**What this task involves**
Reproduce the lines from the one holding "place.port_buffers 1473 \" to the end of the entries. Include both ends and change nothing.

(Stored items)
-- Opening Marker --

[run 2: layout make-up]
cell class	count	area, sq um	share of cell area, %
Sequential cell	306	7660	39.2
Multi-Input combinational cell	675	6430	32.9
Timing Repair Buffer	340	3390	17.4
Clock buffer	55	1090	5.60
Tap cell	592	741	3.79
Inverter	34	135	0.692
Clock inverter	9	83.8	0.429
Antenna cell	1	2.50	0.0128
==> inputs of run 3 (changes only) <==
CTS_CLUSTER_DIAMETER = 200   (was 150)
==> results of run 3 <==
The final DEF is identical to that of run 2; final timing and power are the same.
`src/rtl/rr_mux_n.sv`:
```
// N-channel registered multiplexer with round-robin / fixed-priority arbitration
// and valid/ready handshakes on every input channel and on the output.
module rr_mux_n #(
  parameter int unsigned N_CH  = 8,
  parameter int unsigned WIDTH = 8,
  parameter int unsigned SEL_W = $clog2(N_CH)
) (
  input  logic                  clk,
  input  logic                  rst,
  input  logic [N_CH-1:0]       in_valid,
  input  logic [N_CH*WIDTH-1:0] in_data,
  output logic [N_CH-1:0]       in_ready,
  input  logic                  mode,
  output logic                  out_valid,
  input  logic                  out_ready,
  output logic [WIDTH-1:0]      out_data,
  output logic [SEL_W-1:0]      out_ch
);

  logic             valid_q, valid_d;
  logic [WIDTH-1:0] data_q, data_d, sel_data;
  logic [SEL_W-1:0] ch_q, ch_d, sel_ch;
  logic [SEL_W-1:0] ptr_q, ptr_d;
  logic             found, load, xfer;
  logic [31:0]      ptr32, rank, best;
  logic [N_CH-1:0]  grant_oh;

  assign ptr32 = 32'(ptr_q);

  // Each requester gets a rank (its distance from ptr in round-robin mode,
  // its own index in fixed-priority mode); the lowest rank wins.
  always_comb begin
    found    = 1'b0;
    sel_ch   = '0;
    sel_data = '0;
    best     = '0;
    rank     = '0;
    for (int unsigned i = 0; i < N_CH; i++) begin
      if (mode)
        rank = i;
      else if (i >= ptr32)
        rank = i - ptr32;
      else
        rank = i + N_CH - ptr32;
      if (in_valid[i] && (!found || rank < best)) begin
        found    = 1'b1;
        best     = rank;
        sel_ch   = SEL_W'(i);
        sel_data = in_data[i*WIDTH +: WIDTH];
      end
    end
  end

  always_comb begin
    grant_oh = '0;
    for (int unsigned i = 0; i < N_CH; i++)
      grant_oh[i] = found && (sel_ch == SEL_W'(i));
  end

  assign load     = !valid_q || out_ready;
  assign xfer     = load && found && !rst;
  assign in_ready = xfer ? grant_oh : '0;

  always_comb begin
    valid_d = valid_q;
    data_d  = data_q;
    ch_d    = ch_q;
    ptr_d   = ptr_q;
    if (load)
      valid_d = found;
    if (xfer) begin
      data_d = sel_data;
      ch_d   = sel_ch;
      if (!mode)
        ptr_d = (sel_ch == SEL_W'(N_CH - 1)) ? '0 : sel_ch + 1'b1;
    end
  end

  always_ff @(posedge clk or posedge rst) begin
    if (rst) begin
      valid_q <= 1'b0;
      data_q  <= '0;
      ch_q    <= '0;
      ptr_q   <= '0;
    end else begin
      valid_q <= valid_d;
      data_q  <= data_d;
      ch_q    <= ch_d;
      ptr_q   <= ptr_d;
    end
  end

  assign out_valid = valid_q;
  assign out_data  = data_q;
  assign out_ch    = ch_q;

endmodule
```
`config.mk`:
```
export PLATFORM = sky130hd
export DESIGN_NAME = rr_mux_n
export DESIGN_NICKNAME = d
export VERILOG_FILES = /design/src/rtl/rr_mux_n.sv
export SDC_FILE = /design/constraint.sdc
export NUM_CORES = 1
export LEC_CHECK = 0
export CORE_MARGIN = 3
export CORE_UTILIZATION = 44
export DETAILED_ROUTE_END_ITERATION = 8
export PLACE_DENSITY = 0.82
export SLEW_MARGIN = 20
export SYNTH_ARGS = -nofsm -noshare
export SYNTH_HDL_FRONTEND = slang
export SYNTH_SLANG_ARGS = --single-unit
```
`constraint.sdc`:
```
create_clock -name clk -period 24.6 [get_ports clk]
set_input_delay 6.15 -clock clk [delete_from_list [all_inputs] [get_ports clk]]
set_output_delay 6.15 -clock clk [all_outputs]
set_load 0.05 [all_outputs]
```
==> impl_metrics.tcl <==
set metrics [dict create \
    status "completed" \
    synth_top_family_by_area "compound AO/OA/AOI/OAI gates" \
    detail_route.wirelength_um 10700 \
    cts_root_buf "clkbuf_8" \
    clock.fmax_ghz 0.0414 \
    synth_flop_cell "dfrtp_1" \
    slowest_delay_ns 0.67 \
    arrival_ns 18.03 \
    start_util_pct 47.0 \
    core_area_sq_mm 0.00660 \
    crit_top_cell "ha_1" \
    clk_pin_slew_ns 0.06 \
    io_buffers 95 \
    antenna_left 0 \
    hold_depth 2 \
    cts_buffers 3 \
    worstSetupEndpointType "output port" \
    io_pins 96 \
    seq_area_sq_um 375 \
    yosys_warnings 0 \
    die_h_um 90.0 \
    htree_levels 1 \
    yosys.area.top_type "ha_1" \
    synthArstFlopShare_pct 100 \
    grt_use_total_pct 24.9 \
    use_met1_pct 32.4 \
    fp-row-count 29 \
    holdCritPathClass "reg -> reg" \
    preCtsSetupSlack_ns -0.176 \
    post_dp_cell_area_sq_mm 0.00418 \
    max-slew-margin-rel_pct 53.2 \
    synth_area_leaders "ha_1 19%, dfrtp_1 12%, nor2_1 5.6%, nand2_1 5.1%, a21oi_1 4.4%" \
    finalWorstPathRequiredPeriod_ns 24.18 \
    synth_top_area_share_pct 19.0 \
    maxCapViolCount 0 \
    fillCellCount 560 \
    yosys-mux-area-fraction_pct 3.63 \
    slew_violations 0 \
    critPathLaunchType "input port" \
    yosysUniqueCellTypes 61 \
    synth_area_per_cell_sq_um 7.42 \
    syn-instance-count 418 \
    via_count 3621 \
    grt_overflow_total 0 \
    required_ns 18.45 \
    first_global_vias 3539 \
    grt_use_met2_pct 42.1 \
    via_per_inst 5.95 \
    finalCritPeriodShare_pct 98.3 \
    synth-compound-area-share_pct 32.4 \
    gr-max-usage-layer "met2" \
    yosysSeqAreaShare_pct 12.1 \
    dp_hpwl_um 8490 \
    crit_slowest_cell "or4b_2" \
    grt_max_degree 23 \
    dr.pass1.iters 4 \
    multi_input_area_sq_mm 0.00263 \
    finalHoldViolCount 0 \
    synth-xor-area-share_pct 0 \
    synthAdderAreaFrac_pct 19.0 \
    crit_type "in -> out" \
    die-area_sq_mm 0.00809 \
    areaGrowthSynthToFinish_pct 41.5 \
    die_x_um 90.0 \
    gp_congestion 1.05 \
    crit_fanout 17 \
    clock_latency_ns 0.25 \
    stdcell_area_sq_mm 0.00439 \
    met3_usage_pct 3.17 \
    synth_common_cells "47 x ha_1, 46 x nor2_1, 42 x nand2_1" \
    drive_gt1_share_pct 13.4 \
    clock_path_buffers 2 \
    drt_iter0_drc 285 \
    tritoncts "done" \
    reg2regPathDepth 54 \
    diodes 0 \
    worst_pin_slew_ns 0.697 \
    grt_first_pass_wirelength_um 16900 \
    synth_edf_count 0 \
    setup_viol 0 \
    clock_sinks 15 \
    final_net_count 640 \
    hold_buffers 0 \
    worst_clock_skew_ns 0.00148 \
    synth-seq-cells 15 \
    syn-cell-area_sq_mm 0.00310 \
    wire_per_inst_um 17.6 \
    antenna_found_initial 0 \
    synth-simple-area-share_pct 26.2 \
    fin_ws_ns 0.418 \
    drc_errors 0 \
    yosysMostFrequentCell "ha_1" \
]
==> per-layer routing <==
metal  up-vias  part of all wire [%]  wire length (um)
li1       1744                     -                 -
met1      1695                    43              4580
met2       152                    48              5140
met3        30                   6.5               699
met4         0                   2.7               293
met5         -                     0                 0
==> layout make-up <==
| type | instances | share of cell area [%] |
|---|---|---|
| Inverter | 24 | 2.05 |
| Timing Repair Buffer | 114 | 25.7 |
| Sequential cell | 15 | 8.55 |
| Clock inverter | 1 | 0.114 |
| Tap cell | 93 | 2.65 |
| Clock buffer | 3 | 0.940 |
| Multi-Input combinational cell | 359 | 60.0 |
==> critical path: cells and delay by family <==
kind	cells	cell delay, ns
simple gates	11	2.05
mux	5	1.73
buf+inv	5	1.13
fa+ha+maj	9	2.19
compound gates	22	4.75
==> sequential cells by signal, summed over array words and instances, names as in the netlist <==
| register | cells |
|---|---|
| out_ch | 3 |
| ptr_q | 3 |
| out_valid | 1 |
| out_data | 8 |
==> through the flow <==
stage / hold WS (ns) / setup TNS (ns) / std cells / util [%]
after floorplan: 0.619 / 0 / 420 / -
after global placement: 0.468 / 0 / 598 / 63.3
after global routing: 0.560 / -0.355 / 609 / 66.5
after detailed placement: 0.496 / -0.339 / 598 / 63.3
after CTS: 0.517 / 0 / 602 / 64.2
final: 0.506 / 0 / 609 / 66.5
==> path summary, 6_finish.rpt <==
kind / start / endpoint / slack, ns
max: in_valid[0] / in_ready[7] / 0.42
min: out_ch[0] / out_ch[0] / 0.51
max reg2reg: ptr_q[1] / ptr_q[0] / 11.89
min reg2reg: out_ch[0] / out_ch[0] / 0.51
max in group asynchronous: rst / out_data[7] / 17.92
min in group asynchronous: rst / out_valid / 6.31
==> kinds of logic (layout without fill, tap and decap cells) <==
| kind of cell | after synthesis | count (layout) |
|---|---|---|
| and+or+nand+nor | 163 | 163 |
| AOI/OAI and AO/OA | 136 | 136 |
| adders and majority gates | 47 | 47 |
| buffers and inverters | 46 | 142 |
| DFF | 15 | 15 |
| muxes | 10 | 10 |
| other | 1 | 3 |
==> cells in the final DEF, fill, tap and decap left out, types with 9 or more instances in the layout <==
master and count:
a311oi_1 9, dfrtp_1 15, ha_1 47, buf_4 22, a211oi_1 10, nand2_1 41
nand3_1 14, nand2b_1 9, o311a_1 9, clkdlybuf4s50_1 86, a31oi_1 10, nor2_1 46
o21a_1 10, a21oi_1 26, inv_1 24, nor2b_1 16
==> repair_timing <==
action	CTS	global route
pin swaps	0	6
resized for setup	4	25
endpoints found under the setup margin	4	8
setup buffers	0	7
Power is left out: the tool's default activity adds up to more than one toggle a clock period on the data nets, which glitch-free logic cannot reach.
==> src/rtl/ip_tx_pkt_arbiter.sv <==
// ip_tx_pkt_arbiter: per-packet round-robin share of one IP header/data channel among NUM_SRCS producers.
// The grant is held from the header handshake through the data beat carrying last.
`ifndef MAC_INTERFACE_W
`define MAC_INTERFACE_W 256
`endif
`ifndef MAC_PADBYTES_W
`define MAC_PADBYTES_W 5
`endif

module ip_tx_pkt_arbiter #(
    parameter int NUM_SRCS   = 2,
    parameter int SRC_W      = $clog2(NUM_SRCS),
    parameter int DATA_W     = `MAC_INTERFACE_W,
    parameter int PADBYTES_W = `MAC_PADBYTES_W,
    parameter int IP_HDR_W   = 160,
    parameter int TS_W       = 64
) (
    input  logic                           clk,
    input  logic                           rst,
    input  logic [NUM_SRCS-1:0]            src_arb_hdr_val,
    input  logic [NUM_SRCS*IP_HDR_W-1:0]   src_arb_ip_hdr,
    input  logic [NUM_SRCS*TS_W-1:0]       src_arb_timestamp,
    output logic [NUM_SRCS-1:0]            arb_src_hdr_rdy,
    input  logic [NUM_SRCS-1:0]            src_arb_data_val,
    input  logic [NUM_SRCS*DATA_W-1:0]     src_arb_data,
    input  logic [NUM_SRCS*PADBYTES_W-1:0] src_arb_data_padbytes,
    input  logic [NUM_SRCS-1:0]            src_arb_data_last,
    output logic [NUM_SRCS-1:0]            arb_src_data_rdy,
    output logic                           arb_dst_hdr_val,
    output logic [IP_HDR_W-1:0]            arb_dst_ip_hdr,
    output logic [TS_W-1:0]                arb_dst_timestamp,
    input  logic                           dst_arb_hdr_rdy,
    output logic                           arb_dst_data_val,
    output logic [DATA_W-1:0]              arb_dst_data,
    output logic [PADBYTES_W-1:0]          arb_dst_data_padbytes,
    output logic                           arb_dst_data_last,
    input  logic                           dst_arb_data_rdy,
    output logic                           arb_busy,
    output logic [SRC_W-1:0]               arb_grant_idx
);
    typedef enum logic [1:0] {IDLE, HDR, DATA} state_t;

    state_t           state, state_nxt;
    logic [SRC_W-1:0] grant_idx, last_grant, pick, cand;
    logic             found, hdr_fire, data_fire;

    // first requester strictly after last_grant, wrapping
    always_comb begin
        pick  = '0;
        found = 1'b0;
        cand  = '0;
        for (int k = 1; k <= NUM_SRCS; k++) begin
            cand = SRC_W'((int'(last_grant) + k) % NUM_SRCS);
            if (!found && src_arb_hdr_val[cand]) begin
                pick  = cand;
                found = 1'b1;
            end
        end
    end

    assign hdr_fire  = (state == HDR) && src_arb_hdr_val[grant_idx] && dst_arb_hdr_rdy;
    assign data_fire = (state == DATA) && src_arb_data_val[grant_idx] && dst_arb_data_rdy;

    always_ff @(posedge clk or negedge rst) begin
        if (!rst) begin
            state      <= IDLE;
            grant_idx  <= '0;
            last_grant <= SRC_W'(NUM_SRCS - 1);
        end else begin
            state <= state_nxt;
            if (state == IDLE && found)
                grant_idx <= pick;
            if (data_fire && src_arb_data_last[grant_idx])
                last_grant <= grant_idx;
        end
    end

    always_comb begin
        state_nxt        = state;
        arb_dst_hdr_val  = 1'b0;
        arb_dst_data_val = 1'b0;
        arb_src_hdr_rdy  = '0;
        arb_src_data_rdy = '0;
        case (state)
            IDLE: state_nxt = found ? HDR : IDLE;
            HDR: begin
                arb_dst_hdr_val            = src_arb_hdr_val[grant_idx];
                arb_src_hdr_rdy[grant_idx] = dst_arb_hdr_rdy;
                state_nxt                  = hdr_fire ? DATA : HDR;
            end
            DATA: begin
                arb_dst_data_val            = src_arb_data_val[grant_idx];
                arb_src_data_rdy[grant_idx] = dst_arb_data_rdy;
                state_nxt = (data_fire && src_arb_data_last[grant_idx]) ? IDLE : DATA;
            end
            default: state_nxt = IDLE;
        endcase
    end

    assign arb_dst_ip_hdr        = src_arb_ip_hdr[grant_idx*IP_HDR_W +: IP_HDR_W];
    assign arb_dst_timestamp     = src_arb_timestamp[grant_idx*TS_W +: TS_W];
    assign arb_dst_data          = src_arb_data[grant_idx*DATA_W +: DATA_W];
    assign arb_dst_data_padbytes = src_arb_data_padbytes[grant_idx*PADBYTES_W +: PADBYTES_W];
    assign arb_dst_data_last     = src_arb_data_last[grant_idx];
    assign arb_busy              = (state != IDLE);
    assign arb_grant_idx         = grant_idx;
endmodule

==> config.mk <==
export PLATFORM = sky130hd
export DESIGN_NAME = ip_tx_pkt_arbiter
export DESIGN_NICKNAME = d
export VERILOG_FILES = /design/src/rtl/ip_tx_pkt_arbiter.sv
export SDC_FILE = /design/constraint.sdc
export NUM_CORES = 1
export LEC_CHECK = 0
export ABC_AREA = 1
export BUFFER_PORTS_ARGS = -buffer_cell sky130_fd_sc_hd__buf_2
export CORE_AREA = 4 4 573 575
export DETAILED_ROUTE_END_ITERATION = 6
export DIE_AREA = 0 0 577 579
export GPL_TIMING_DRIVEN = 1
export PLACE_DENSITY = 0.3
export RECOVER_POWER = 50
export SYNTH_ARGS = -nofsm -noshare
export SYNTH_HDL_FRONTEND = slang
export SYNTH_SLANG_ARGS = --single-unit
==> constraint.sdc <==
create_clock -name clk -period 2.6 [get_ports clk]
set_clock_uncertainty 0.1 [all_clocks]
set_input_delay 0.78 -clock clk [delete_from_list [all_inputs] [get_ports clk]]
set_output_delay 0.78 -clock clk [all_outputs]
set_load 0.02 [all_outputs]
==> impl_metrics.tcl <==
set metrics [dict create \
    status "finished, violations left" \
    violated_checks "negative setup slack" \
    maxClockFrequency_mhz 350.8 \
    totalWireLength_microns 250700 \
    nNetsFinal 4128 \
    post_synth_num_cell_types 16 \
    routedWlPerCell_microns 33.24 \
    rows 209 \
    power_density_nw_per_um2 1371 \
    design.core.area_sq_um 323200 \
    post-synth-top-count-cell "sky130_fd_sc_hd__nand2_1" \
    via_count_of_the_first_global_routing_pass 17150 \
    power.switching_fraction 0.6226 \
    slew_viol_final 0 \
    count_of_routing_violations_after_the_opening_detailed_route_iteration 1189 \
    share_of_total_power_in_sequential_cells 0.004 \
    start_kind "register" \
    worstPathRequired_ps 1720 \
    flow.area_growth_from_synthesis_pct 319.9 \
    min_path_type "reg2reg" \
    final_hold_viol_count 0 \
    min_delay_startpoint "last_grant" \
    r2r_end "state[1]" \
    r2r-start "arb_grant_idx" \
    route.detailed.vias_per_inst 2.366 \
    met2_track_usage_gr 0.2174 \
    synth_area_leaders "sky130_fd_sc_hd__nand2_1, sky130_fd_sc_hd__buf_2, sky130_fd_sc_hd__buf_4" \
    fin_util 0.08232 \
    htree_levels 1 \
    setup_repair_after_global_routing_missed_its_margin "yes" \
    post_cts_hold_buffer_count 0 \
    grt_max_degree 44 \
    grt.overflow.total 0 \
    cts_buf_count 3 \
    intPower_mw 13.76 \
    cp.arrival_ps 1970 \
    clk_latency_ps 270 \
    synth_async_sr_flop_share 1.000 \
    global_route.usage.total 0.1404 \
    remaining_drc_errors 0 \
    yosys_warnings 0 \
    die_width_microns 577 \
    synthDominantCellAreaShare 0.8726 \
    globalRoute.busiestLayer "met2" \
    criticalPathCategory "reg2out" \
    synth_area_per_cell_sq_um 3.933 \
    syn_inst_count 1611 \
    fp.dieH_microns 579 \
    ff_latch_area_sq_um 105.1 \
    fp.dieArea_sq_um 334100 \
    drv.max_cap_violation_count 0 \
    post_synth_instance_area_sq_um 6336 \
    yosys_register_bits 4 \
    worst_hold_path.endpoint "last_grant" \
    synth-seq-area-share 0.01600 \
    io_pins 1474 \
    flop_to_flop_setup_slack_ps 640 \
    p_leak_nw 13.32 \
    synthesis.nets 2591 \
    layout.filler_cells 38450 \
    synth.top_cells.by_count "sky130_fd_sc_hd__nand2_1, sky130_fd_sc_hd__buf_2, sky130_fd_sc_hd__buf_4" \
    drt_pass1_iterations 5 \
    gr-usage-met1 0.1731 \
    post-dp-hpwl_microns 233200 \
    vias 17840 \
    place_congestion 0.9983 \
    placed_cell_area_sq_um 24000 \
    clock_power_share 0.009 \
    peakVddDrop_v 0.0003704 \
    finalWorstPathRequiredPeriod_ps 2851 \
    clk_pin_slew_worst_paths_ps 60 \
    hold-path-cell-count 2 \
    worst_pin_slew_ps 705.0 \
    cts.path.max_buffers 2 \
    synth_top_flop_cell "sky130_fd_sc_hd__dfrtp_1" \
    antenna_left 0 \
    period_share 1.096 \
    grt_antenna_before_repair 234 \
    critPathCaptureType "output port" \
    wire_length_of_the_first_global_routing_pass_microns 282100 \
    tritoncts "done" \
    use_met3 0.07765 \
    worst_slack_ps -250.6 \
    critPathMaxFanout 9 \
    timing.max_slew.rel_slack 0.5282 \
    multi_input_area_sq_um 6536 \
    comb_power_share 0.987 \
    setup-violations-final 484 \
    clockRootBuffer "sky130_fd_sc_hd__clkbuf_16" \
    place.port_buffers 1473 \
    final_area_sq_um 26610 \
    post_route_cells_drive_above_1_share 0.5939 \
    post-synth-top-area-cell "sky130_fd_sc_hd__nand2_1" \
    synth_enable_flop_cells 0 \
    initial_utilization 0.01960 \
    r2r.worst_path.cells 10 \
    clock-sinks 4 \
    power.net_switching_mw 22.71 \
]
-- state kept, by name, summed over array words and instances, names as in the netlist --
register       flops
state              2
last_grant         1
arb_grant_idx      1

-- Closing Marker --

**Exercise solution**
    place.port_buffers 1473 \
    final_area_sq_um 26610 \
    post_route_cells_drive_above_1_share 0.5939 \
    post-synth-top-area-cell "sky130_fd_sc_hd__nand2_1" \
    synth_enable_flop_cells 0 \
    initial_utilization 0.01960 \
    r2r.worst_path.cells 10 \
    clock-sinks 4 \
    power.net_switching_mw 22.71 \
]
-- state kept, by name, summed over array words and instances, names as in the netlist --
register       flops
state              2
last_grant         1
arb_grant_idx      1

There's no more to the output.